From the comprehensive analysis of Tables 6, 7 and 8 and Figs. 12, 13 and 14, it can be seen that, taking accuracy as an example, DAFNet exhibits excellent and stable performance in cross-condition recognition tasks. In all 12 transfer tasks, DAFNet achieves or approaches 100% accuracy in the vast majority of items, performing particularly well in multiple cross-domain scenarios with significant distribution differences such as W0- > W3, W1- > W3, and W2- > W3. Compared with other mainstream lightweight models, DAFNet’s performance is basically on par with the best-performing MicroNet, MobileNetV3-Small and GhostNet, while significantly outperforming other models; for instance, baseline CNN and SqueezeNet show obvious performance degradation in some transfer paths (especially W2- > W3, W0- > W3), dropping to as low as 92.46%, whereas DAFNet consistently remains at a high level without significant fluctuations. Looking at the test results of recall rate and F1-Score, DAFNet also maintains a comprehensive and consistent lead. This verifies that the high performance of DAFNet is not accidental, but an inevitable reflection of the model’s own strong generalization ability, which can effectively avoid misjudgment on a certain category and ensure the reliability of the diagnostic results. It is worth noting that, combined with Table 4, it can be seen that DAFNet achieved the aforementioned equivalent superior generalization performance using only about 1/8 of the parameter count of MicroNet, about 1/38 of that of MobileNetV3-Small, and about 1/91 of that of GhostNet, which further proves the efficiency of its architecture.
Conclusion
Aiming at the problem that existing deep learning models often accompany a surge in parameter volume when pursuing feature extraction capability and are difficult to deploy on resource-constrained devices, this paper proposes a motor bearing fault diagnosis method based on Disentangle-and-Aggregate Feature Learning Network (DAFNet). This method directly takes raw one-dimensional vibration signals as input, and extensive comparative experiments and generalization performance verification were conducted on the CWRU dataset, mainly drawing the following conclusions:
- By introducing the “disentangle-and-aggregate” mechanism, DAFNet changed the pattern of traditional CNNs improving performance purely by stacking layers, breaking the positive correlation contradiction between network depth and parameter volume. Experiments show that the network successfully avoided parameter redundancy while effectively utilizing shallow details, medium context, and deep semantic information.

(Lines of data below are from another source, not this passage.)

<file path="src/rtl/ber_delay_line.sv">
// Reference-bit delay line: DEPTH-1 registers plus the live input form DEPTH taps,
// and a variable tap mux picks the bit delayed by sel enables.
module ber_delay_line #(
  parameter int DEPTH = 512,
  parameter int SEL_W = $clog2(DEPTH)
) (
  input  logic             clk,
  input  logic             rst,
  input  logic             enable,
  input  logic             din,
  input  logic [SEL_W-1:0] sel,
  output logic             tap
);

  logic [DEPTH-2:0] line;
  logic [DEPTH-1:0] taps;

  assign taps = {line, din};

  // Shift register; cleared by rst only, so a soft clear keeps the history.
  always_ff @(posedge clk) begin
    if (rst) begin
      line <= '0;
    end else if (enable) begin
      line <= taps[DEPTH-2:0];
    end
  end

  // Tap select; out-of-range selects are unreachable but read as zero.
  always_comb begin
    tap = 1'b0;
    if (32'(sel) < DEPTH) begin
      tap = taps[sel];
    end else begin
      tap = 1'b0;
    end
  end

endmodule

</file>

- It achieved extreme inference efficiency and low computational energy consumption, meeting industrial real-time requirements. In the efficiency comparison experiment, DAFNet showed an overwhelming advantage. Its parameter count is only about 42,000, computational complexity is as low as 0.1 MFlops, and inference speed reaches up to 8,755.51 FPS, which is 6.6 ~ 140 times that of other comparison networks. This indicates that the model greatly reduced the dependence on hardware computing power and can realize real-time fault diagnosis on embedded edge devices with extremely low energy consumption.
- It broke through the performance bottleneck of lightweight models and achieved the optimal balance between accuracy and speed. Although existing methods on the CWRU dataset generally perform well, DAFNet still maintained an average diagnostic accuracy of 100% while compressing the model to the extreme, and showed generalization ability superior to or on par with other mainstream lightweight models in cross-condition experiments. This result confirms that DAFNet does not simply sacrifice accuracy for speed, but achieves complete expression of fault features under a minimalist architecture through an efficient feature fusion mechanism, providing an efficient and reliable theoretical basis and technical scheme for intelligent operation and maintenance of motor bearings in the context of Industrial Internet of Things.